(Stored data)
**********

This is an optimization exercise on Yosys and OpenROAD, whose aim is small area, a short achievable clock period and few clock cycles per item, not a production implementation. RTL that was checked went through simulation tests only; none was proved equivalent to the original.

==> job 5293 <==
## conv3x3_stream_engine
module conv3x3_stream_engine #(
    parameter int BIT_DEPTH = 8,
    parameter int IMG_W     = 28,
    parameter int IMG_H     = 28,
    parameter int ACC_W     = 20,
    parameter int ADDR_W    = 10
) (
    input  logic                 clk,
    input  logic                 rst,
    input  logic                 kernel_wr_en,
    input  logic [3:0]           kernel_wr_addr,
    input  logic [BIT_DEPTH-1:0] kernel_wr_data,
    input  logic                 start,
    input  logic [1:0]           stride,
    input  logic                 relu_en,
    input  logic [4:0]           shift_amt,
    input  logic                 pix_valid,
    input  logic [BIT_DEPTH-1:0] pix_data,
    output logic                 pix_ready,
    output logic                 out_valid,
    output logic [BIT_DEPTH-1:0] out_data,
    output logic [ADDR_W-1:0]    out_addr,
    input  logic                 out_ready,
    output logic                 busy,
    output logic                 done
);
Settings: LEC_CHECK=0, CAP_MARGIN=30, CORE_MARGIN=2, CORE_UTILIZATION=60, CTS_BUF_LIST=sky130_fd_sc_hd__clkbuf_8, CTS_CLUSTER_DIAMETER=50, CTS_CLUSTER_SIZE=14, SLEW_MARGIN=40, SYNTH_HIERARCHICAL=1; clock period 13.0 ns.
standard.sh (not shown) runs the stock make flow with config.mk's settings and CLKGATE_MAP_FILE= SYNTH_SCRIPT=/design/flow/synth_recipe.tcl, a recipe that flattens the netlist after the stock synthesis.
==> flow/flow/run.sh <==
#!/bin/bash
# Own layout flow: the standard synthesis and layout, with two changes to
# how the layout is made:
#  - ports are buffered with sky130_fd_sc_hd__buf_2 instead of the default
#    buffer the flow picks (a slow clock-delay cell);
#  - delay cells (clkdlybuf*, dlygate*, dlymetal*) are not used by the
#    resizer's slew/capacitance repair on signal nets.
# Each run of standard.sh writes its full output to a log file here.
set -euo pipefail
bash standard.sh synth > synth.log 2>&1
export BUFFER_PORTS_ARGS="-buffer_cell sky130_fd_sc_hd__buf_2"
export DONT_USE_CELLS="sky130_fd_sc_hd__clkdlybuf4s15_1 sky130_fd_sc_hd__clkdlybuf4s15_2 sky130_fd_sc_hd__clkdlybuf4s18_1 sky130_fd_sc_hd__clkdlybuf4s18_2 sky130_fd_sc_hd__clkdlybuf4s25_1 sky130_fd_sc_hd__clkdlybuf4s25_2 sky130_fd_sc_hd__clkdlybuf4s50_1 sky130_fd_sc_hd__clkdlybuf4s50_2 sky130_fd_sc_hd__dlygate4sd1_1 sky130_fd_sc_hd__dlygate4sd2_1 sky130_fd_sc_hd__dlygate4sd3_1 sky130_fd_sc_hd__dlymetal6s2s_1 sky130_fd_sc_hd__dlymetal6s4s_1 sky130_fd_sc_hd__dlymetal6s6s_1"
bash standard.sh > layout.log 2>&1
==> job 4869: changes against job 5293 <==
==> flow/config.mk (replaced) <==
export PLATFORM = sky130hd
export DESIGN_NAME = conv3x3_stream_engine
export DESIGN_NICKNAME = conv3x3_stream_engine
export VERILOG_FILES = /design/flow/design.v
export SDC_FILE = /design/flow/constraint.sdc
export NUM_CORES = 4
export LEC_CHECK = 0
export CAP_MARGIN = 50
export CORE_MARGIN = 2
export CORE_UTILIZATION = 40
export CTS_BUF_LIST = sky130_fd_sc_hd__clkbuf_8
export CTS_CLUSTER_DIAMETER = 50
export CTS_CLUSTER_SIZE = 14
export SLEW_MARGIN = 70
export SYNTH_HIERARCHICAL = 1
==> job 848: changes against job 5293 <==
--- a/flow/design.v
+++ b/flow/design.v
@@ -94,28 +94,19 @@
                 col_in <= 5'd0;
                 row_in <= row_in + 5'd1;
             end else begin
                 col_in <= col_in + 5'd1;
             end
         end
     end
-    logic       rst_q, kw_v;
-    logic [3:0] kw_a;
-    logic [7:0] kw_d;
-    always_ff @(posedge clk) begin
-        rst_q <= rst;
-        kw_a  <= kernel_wr_addr;
-        kw_d  <= kernel_wr_data;
-        if (!rst) kw_v <= 1'b0;
-        else      kw_v <= !bsy && kernel_wr_en && (kernel_wr_addr < 4'd9);
-    end
-    wire [7:0] kw_dr = rst_q ? kw_d : 8'd0;
+    wire [7:0] kw_dr = rst ? kernel_wr_data : 8'd0;
+    wire       kw_go = !bsy && kernel_wr_en;
     always_ff @(posedge clk) begin
         for (int i = 0; i < 9; i++) begin
-            if (!rst_q || (kw_v && kw_a == 4'(i))) kr[i] <= kw_dr;
+            if (!rst || (kw_go && kernel_wr_addr == 4'(i))) kr[i] <= kw_dr;
         end
     end
     logic [7:0]      px_d;
     logic            px_v, px_e;
     logic [8*58-1:0] lbc;
     always_ff @(posedge clk) begin
         px_d <= pix_data;
==> flow/flow/run.sh (replaced) <==
#!/bin/bash
# Own layout flow: the standard synthesis and layout, with two changes to
# how the layout is made:
#  - ports are buffered with sky130_fd_sc_hd__buf_2 instead of the default
#    buffer the flow picks (a slow clock-delay cell);
#  - delay cells (clkdlybuf*, dlygate*, dlymetal*) are not used by the
#    resizer's slew/capacitance repair on signal nets;
#  - the resizer's setup repair aims for 9.15 ns of slack at the design's
#    13 ns clock, so that it resizes the few gates on paths slower than that.
# Each run of standard.sh writes its full output to a log file here.
set -euo pipefail
bash standard.sh synth > synth.log 2>&1
export BUFFER_PORTS_ARGS="-buffer_cell sky130_fd_sc_hd__buf_2"
export DONT_USE_CELLS="sky130_fd_sc_hd__clkdlybuf4s15_1 sky130_fd_sc_hd__clkdlybuf4s15_2 sky130_fd_sc_hd__clkdlybuf4s18_1 sky130_fd_sc_hd__clkdlybuf4s18_2 sky130_fd_sc_hd__clkdlybuf4s25_1 sky130_fd_sc_hd__clkdlybuf4s25_2 sky130_fd_sc_hd__clkdlybuf4s50_1 sky130_fd_sc_hd__clkdlybuf4s50_2 sky130_fd_sc_hd__dlygate4sd1_1 sky130_fd_sc_hd__dlygate4sd2_1 sky130_fd_sc_hd__dlygate4sd3_1 sky130_fd_sc_hd__dlymetal6s2s_1 sky130_fd_sc_hd__dlymetal6s4s_1 sky130_fd_sc_hd__dlymetal6s6s_1"
export SETUP_SLACK_MARGIN=9.15
bash standard.sh > layout.log 2>&1
==> flow/config.mk (replaced) <==
export PLATFORM = sky130hd
export DESIGN_NAME = conv3x3_stream_engine
export DESIGN_NICKNAME = conv3x3_stream_engine
export VERILOG_FILES = /design/flow/design.v
export SDC_FILE = /design/flow/constraint.sdc
export NUM_CORES = 4
export LEC_CHECK = 0
export CAP_MARGIN = 40
export CORE_MARGIN = 2
export CORE_UTILIZATION = 60
export CTS_BUF_LIST = sky130_fd_sc_hd__clkbuf_8
export CTS_CLUSTER_DIAMETER = 50
export CTS_CLUSTER_SIZE = 14
export SLEW_MARGIN = 55
export SYNTH_HIERARCHICAL = 1
==> comparison table <==
Outcome: job 5293 no timing/DRC/antenna violations; job 848 no timing/DRC/antenna violations; job 4869 no timing/DRC/antenna violations
CTS Buf Count: job 5293 76; job 848 75; job 4869 79
Antenna violations before repair: job 5293 9; job 848 4; job 4869 3
Dpl cells: job 5293 3386; job 848 3359; job 4869 3982
Area grow syn2layout: job 5293 6.43%; job 848 8.46%; job 4869 11.4%
Final Critical Period: job 5293 4.07 ns; job 848 3.86 ns; job 4869 3.92 ns
Via count of the first global-routing pass: job 5293 22900; job 848 22800; job 4869 23700
Clock-cell share: job 5293 3.79%; job 848 3.70%; job 4869 3.74%
Data buffer area share: job 5293 1.15%; job 848 2.66%; job 4869 3.93%
Length of routed wiring on met1: job 5293 38.4 mm; job 848 38.1 mm; job 4869 41.7 mm
TAP cells: job 5293 855; job 848 846; job 4869 1276
Routed wl met3: job 5293 12.8 mm; job 848 12.4 mm; job 4869 9.45 mm
Capture endpoint of the worst hold path: job 5293 lbc[26]$_DFFE_PP_; job 848 sum[0]$_DFF_P_; job 4869 sum[0]$_DFF_P_
Overall die height: job 5293 259 um; job 848 258 um; job 4869 316 um
Testbench counts of job 5293, summed over its fixed seeds: cycles 25,476, items 14,027.
Testbench counts of job 4869, summed over its fixed seeds: cycles 25,476, items 14,027.
Testbench counts of job 848, summed over its fixed seeds: cycles 25,476, items 14,027.


==> build 11 <==
Another version of the RTL of conv3x3_stream_engine (not shown whole).
Design conv3x3_stream_engine, start of the top module:
module conv3x3_stream_engine #(
    parameter int BIT_DEPTH = 8,
    parameter int IMG_W     = 28,
    parameter int IMG_H     = 28,
    parameter int ACC_W     = 20,
    parameter int ADDR_W    = 10
) (
    input  logic                 clk,
    input  logic                 rst,
    input  logic                 kernel_wr_en,
    input  logic [3:0]           kernel_wr_addr,
    input  logic [BIT_DEPTH-1:0] kernel_wr_data,
    input  logic                 start,
    input  logic [1:0]           stride,
    input  logic                 relu_en,
    input  logic [4:0]           shift_amt,
    input  logic                 pix_valid,
    input  logic [BIT_DEPTH-1:0] pix_data,
    output logic                 pix_ready,
    output logic                 out_valid,
    output logic [BIT_DEPTH-1:0] out_data,
    output logic [ADDR_W-1:0]    out_addr,
    input  logic                 out_ready,
    output logic                 busy,
    output logic                 done
);
Settings: LEC_CHECK=0, CAP_MARGIN=30, CORE_MARGIN=2, CORE_UTILIZATION=40, CTS_BUF_LIST=sky130_fd_sc_hd__clkbuf_8, CTS_CLUSTER_DIAMETER=50, CTS_CLUSTER_SIZE=14, SLEW_MARGIN=40, SYNTH_HIERARCHICAL=1; clock period 13.0 ns.
==> flow/flow/run.sh <==
#!/bin/bash
# Own layout flow: the standard synthesis and layout, with two changes to
# how the layout is made:
#  - ports are buffered with sky130_fd_sc_hd__buf_2 instead of the default
#    buffer the flow picks (a slow clock-delay cell);
#  - delay cells (clkdlybuf*, dlygate*, dlymetal*) are not used by the
#    resizer's slew/capacitance repair on signal nets.
# Each run of standard.sh writes its full output to a log file here.
set -euo pipefail
bash standard.sh synth > synth.log 2>&1
export BUFFER_PORTS_ARGS="-buffer_cell sky130_fd_sc_hd__buf_2"
export DONT_USE_CELLS="sky130_fd_sc_hd__clkdlybuf4s15_1 sky130_fd_sc_hd__clkdlybuf4s15_2 sky130_fd_sc_hd__clkdlybuf4s18_1 sky130_fd_sc_hd__clkdlybuf4s18_2 sky130_fd_sc_hd__clkdlybuf4s25_1 sky130_fd_sc_hd__clkdlybuf4s25_2 sky130_fd_sc_hd__clkdlybuf4s50_1 sky130_fd_sc_hd__clkdlybuf4s50_2 sky130_fd_sc_hd__dlygate4sd1_1 sky130_fd_sc_hd__dlygate4sd2_1 sky130_fd_sc_hd__dlygate4sd3_1 sky130_fd_sc_hd__dlymetal6s2s_1 sky130_fd_sc_hd__dlymetal6s4s_1 sky130_fd_sc_hd__dlymetal6s6s_1"
bash standard.sh > layout.log 2>&1
==> inputs of build 98, as changes to build 11 <==
--- a/flow/design.v
+++ b/flow/design.v
@@ -22,68 +22,63 @@
     output logic [ADDR_W-1:0]    out_addr,
     input  logic                 out_ready,
     output logic                 busy,
     output logic                 done
 );
     localparam int QD  = 4;
     localparam int CAP = QD + 1;
-    logic       busy_r, done_r, pix_ready_r, out_valid_r;
-    logic       idle_i, ndone_i, nrdy_i, nov_i;
-    logic       all_in;
+    logic       busy_r, done_r, pix_ready_r, all_in;
     logic       stride2_r, relu_r;
     logic [4:0] shift_r;
     logic [4:0] col_in, row_in;
     logic [CAP-1:0] nth;         
     logic [7:0] kr [0:8];
-    wire bsy = !idle_i, dn = !ndone_i, rdy = !nrdy_i, ov = !nov_i;
+    logic       out_valid_r;
     logic start_go, accept, deliver, emit_in, last_in, inc;
     logic all_in_next, done_next;
     logic [CAP-1:0] nth_next;
-    assign start_go = !bsy && start;
-    assign accept   = pix_valid && rdy;
-    assign deliver  = ov && out_ready;
+    assign start_go = !busy_r && start;
+    assign accept   = pix_valid && pix_ready_r;
+    assign deliver  = out_valid_r && out_ready;
     assign emit_in  = (row_in >= 5'd2) && (col_in >= 5'd2) &&
                       (!stride2_r || (!row_in[0] && !col_in[0]));
     assign last_in  = (col_in == 5'd27) && (row_in == 5'd27);
     assign inc      = accept && emit_in;
     always_comb begin
         case ({inc, deliver})
             2'b10:   nth_next = {nth[CAP-2:0], 1'b1};
             2'b01:   nth_next = {1'b0, nth[CAP-1:1]};
             default: nth_next = nth;
         endcase
     end
     assign all_in_next = all_in || (accept && last_in);
-    assign done_next   = bsy && !dn && all_in_next && !nth_next[0];
-    wire busy_nx = start_go || (bsy && !dn);
-    wire done_nx = !start_go && done_next;
-    wire rdy_nx  = start_go || (bsy && !dn && !all_in_next && !nth_next[CAP-1]);
-    wire all_nx  = !start_go && all_in_next;
+    assign done_next   = busy_r && !done_r && all_in_next && !nth_next[0];
     assign busy      = busy_r;
     assign done      = done_r;
     assign pix_ready = pix_ready_r;
     always_ff @(posedge clk) begin
         if (!rst) begin
             busy_r      <= 1'b0;
             done_r      <= 1'b0;
             pix_ready_r <= 1'b0;
-            idle_i      <= 1'b1;
-            ndone_i     <= 1'b1;
-            nrdy_i      <= 1'b1;
             all_in      <= 1'b0;
             nth         <= '0;
         end else begin
-            busy_r      <= busy_nx;
-            done_r      <= done_nx;
-            pix_ready_r <= rdy_nx;
-            idle_i      <= !busy_nx;
-            ndone_i     <= !done_nx;
-            nrdy_i      <= !rdy_nx;
-            all_in      <= all_nx;
-            nth         <= nth_next;
+            nth <= nth_next;
+            if (start_go) begin
+                busy_r      <= 1'b1;
+                done_r      <= 1'b0;
+                pix_ready_r <= 1'b1;
+                all_in      <= 1'b0;
+            end else begin
+                busy_r      <= busy_r && !done_r;
+                done_r      <= done_next;
+                all_in      <= all_in_next;
+                pix_ready_r <= busy_r && !done_r && !all_in_next && !nth_next[CAP-1];
+            end
         end
     end
     always_ff @(posedge clk) begin
         if (start_go) begin
             stride2_r <= (stride == 2'd2);
             relu_r    <= relu_en;
             shift_r   <= shift_amt;
@@ -102,20 +97,21 @@
     logic [3:0] kw_a;
     logic [7:0] kw_d;
     always_ff @(posedge clk) begin
         rst_q <= rst;
         kw_a  <= kernel_wr_addr;
         kw_d  <= kernel_wr_data;
         if (!rst) kw_v <= 1'b0;
-        else      kw_v <= !bsy && kernel_wr_en && (kernel_wr_addr < 4'd9);
+        else      kw_v <= !busy_r && kernel_wr_en && (kernel_wr_addr < 4'd9);
     end
-    wire [7:0] kw_dr = rst_q ? kw_d : 8'd0;
     always_ff @(posedge clk) begin
-        for (int i = 0; i < 9; i++) begin
-            if (!rst_q || (kw_v && kw_a == 4'(i))) kr[i] <= kw_dr;
+        if (!rst_q) begin
+            for (int i = 0; i < 9; i++) kr[i] <= 8'd0;
+        end else if (kw_v) begin
+            kr[kw_a] <= kw_d;
         end
     end
     logic [7:0]      px_d;
     logic            px_v, px_e;
     logic [8*58-1:0] lbc;
     always_ff @(posedge clk) begin
         px_d <= pix_data;
@@ -2118,31 +2114,27 @@
     end
     logic [7:0]  out_data_r;
     logic [9:0]  out_addr_r;
     logic [7:0]  q [0:QD-1];
     logic [QD-1:0] qv;
     logic pop, push;
     assign pop  = qv[0] && out_ready;
-    assign push = vs && (qv[0] || (ov && !out_ready));
+    assign push = vs && (qv[0] || (out_valid_r && !out_ready));
     always_ff @(posedge clk) begin
         if (!rst) begin
             out_valid_r <= 1'b0;
-            nov_i       <= 1'b1;
             qv          <= '0;
         end else begin
-            if (!ov || out_ready) begin
-                out_valid_r <= qv[0] || vs;
-                nov_i       <= !(qv[0] || vs);
-            end
+            if (!out_valid_r || out_ready) out_valid_r <= qv[0] || vs;
             if (pop && !push)      qv <= {1'b0, qv[QD-1:1]};
             else if (push && !pop) qv <= {qv[QD-2:0], 1'b1};
         end
     end
     always_ff @(posedge clk) begin
-        if (!ov || out_ready) out_data_r <= qv[0] ? q[0] : res;
+        if (!out_valid_r || out_ready) out_data_r <= qv[0] ? q[0] : res;
         for (int i = 0; i < QD; i++) begin
             if (pop) begin
                 if (push && qv[i] && (i == QD - 1 || !qv[(i + 1) % QD])) q[i] <= res;
                 else if (i < QD - 1)                                       q[i] <= q[(i + 1) % QD];
             end else if (push && !qv[i] && (i == 0 || qv[(i + QD - 1) % QD])) begin
                 q[i] <= res;
             end
Settings changed: CAP_MARGIN 30 to 50, CTS_BUF_LIST sky130_fd_sc_hd__clkbuf_8 to sky130_fd_sc_hd__clkbuf_4 sky130_fd_sc_hd__clkbuf_8 sky130_fd_sc_hd__clkbuf_16, CTS_CLUSTER_DIAMETER 50 to 60, CTS_CLUSTER_SIZE 14 to 16, SLEW_MARGIN 40 to 70.
==> run summary <==
Non-clock buffer count: build 11 is lower than build 98 (147).
Synthesized cell count: build 98 is lower than build 11 (0.26%).
Worst setup slack: build 98 is better than build 11 (130 ps).
In build 98 the register-to-register slack is better than in build 11, by 130 ps.
Against build 11, the core utilization of build 98 is higher by 2.0 points.
In build 98 the clock-buffer cell count is higher than in build 11, by 9.
Against build 98, the first-iteration DRC count of build 11 is higher by 8.8%.
Global-route usage: build 98 is lower than build 11 (1.3 points).
Testbench counts of build 98, summed over its fixed seeds: cycles 25,476, items 14,027.
Only the layout flow was run in build 11; the RTL was not checked for function there.

-- afterwards: timing with drivers on the ports --
The results above use ideal ports. As a check the final layouts listed here were re-extracted and re-timed, cells and wires unchanged. Step 1 sets driving cells, clkbuf_16 on the clock port and buf_2 on the other inputs (assumed; they add their load-dependent delay and slew). Step 2 adds t to the input delays and takes it off the output delays; t is the mean of the earliest and latest rising clock arrival at the registers after step 1. Input paths then give back, and output paths get back, about the clock's delay inside the block. Slacks: no drivers / after step 1 / after step 2; pairs: no drivers / after step 1.
| run | t (ns) | setup slack, ns | worst setup path after step 2 | clock arrival spread, ns | worst slew at a driven data input, ns |
|---|---|---|---|---|---|
| job 5293 | 0.752 | 8.926 / 8.963 / 8.211 | input to register | 0.088 / 0.088 | 0.04 |
| job 4869 | 0.791 | 9.079 / 9.017 / 8.376 | input to register | 0.057 / 0.058 | 0.06 |
| job 848 | 0.734 | 9.138 / 9.138 / 8.599 | input to register | 0.065 / 0.066 | 0.05 |
| build 11 | 0.792 | 8.982 / 8.982 / 8.298 | input to register | 0.050 / 0.049 | 0.06 |
| build 98 | 0.695 | 9.110 / 9.046 / 8.537 | input to register | 0.055 / 0.054 | 0.04 |
After both steps setup and hold are still met in every run listed. The setup slack of job 5293, which loses most, moves by +0.037 ns with the drivers and by -0.715 ns with both steps.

**********

Wherever the string "deliver" appears in the records, copy the whole line.

     logic start_go, accept, deliver, emit_in, last_in, inc;
-    assign deliver  = ov && out_ready;
+    assign deliver  = out_valid_r && out_ready;
         case ({inc, deliver})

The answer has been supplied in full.